Collected data entries:
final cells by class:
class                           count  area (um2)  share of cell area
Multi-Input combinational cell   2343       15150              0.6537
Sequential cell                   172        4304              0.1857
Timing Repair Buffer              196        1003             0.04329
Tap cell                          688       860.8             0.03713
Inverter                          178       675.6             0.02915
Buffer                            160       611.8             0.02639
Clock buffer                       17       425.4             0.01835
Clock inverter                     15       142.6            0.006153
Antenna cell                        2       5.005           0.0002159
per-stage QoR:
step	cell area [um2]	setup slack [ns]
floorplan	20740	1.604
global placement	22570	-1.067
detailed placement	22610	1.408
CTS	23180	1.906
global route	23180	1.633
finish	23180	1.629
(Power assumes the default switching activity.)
File: config.mk
export PLATFORM = sky130hd
export DESIGN_NAME = seg7_scan_monitor
export DESIGN_NICKNAME = d
export VERILOG_FILES = /design/src/rtl/seg7_scan_monitor.sv
export SDC_FILE = /design/constraint.sdc
export NUM_CORES = 1
export LEC_CHECK = 0
export BUFFER_PORTS_ARGS = -buffer_cell sky130_fd_sc_hd__buf_4
export CORE_UTILIZATION = 35
export DETAILED_ROUTE_END_ITERATION = 8
export HOLD_SLACK_MARGIN = 0.1
export PLACE_DENSITY = 0.51
export SETUP_SLACK_MARGIN = 0.5
export SLEW_MARGIN = 40
export SYNTH_ARGS = -nofsm -noshare
export SYNTH_HDL_FRONTEND = slang
export SYNTH_SLANG_ARGS = --single-unit
File: constraint.sdc
create_clock -name clk_i -period 4.2 [get_ports clk_i]
set_clock_uncertainty 0.05 [all_clocks]
set_input_delay 0.84 -clock clk_i [delete_from_list [all_inputs] [get_ports clk_i]]
set_output_delay 0.84 -clock clk_i [all_outputs]
set_load 0.02 [all_outputs]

WHAT THE TASK REQUIRES ▸ Which lines in the records above contain the word "global"? Copy each one.

TASK OUTPUT ▸
global placement	22570	-1.067
global route	23180	1.633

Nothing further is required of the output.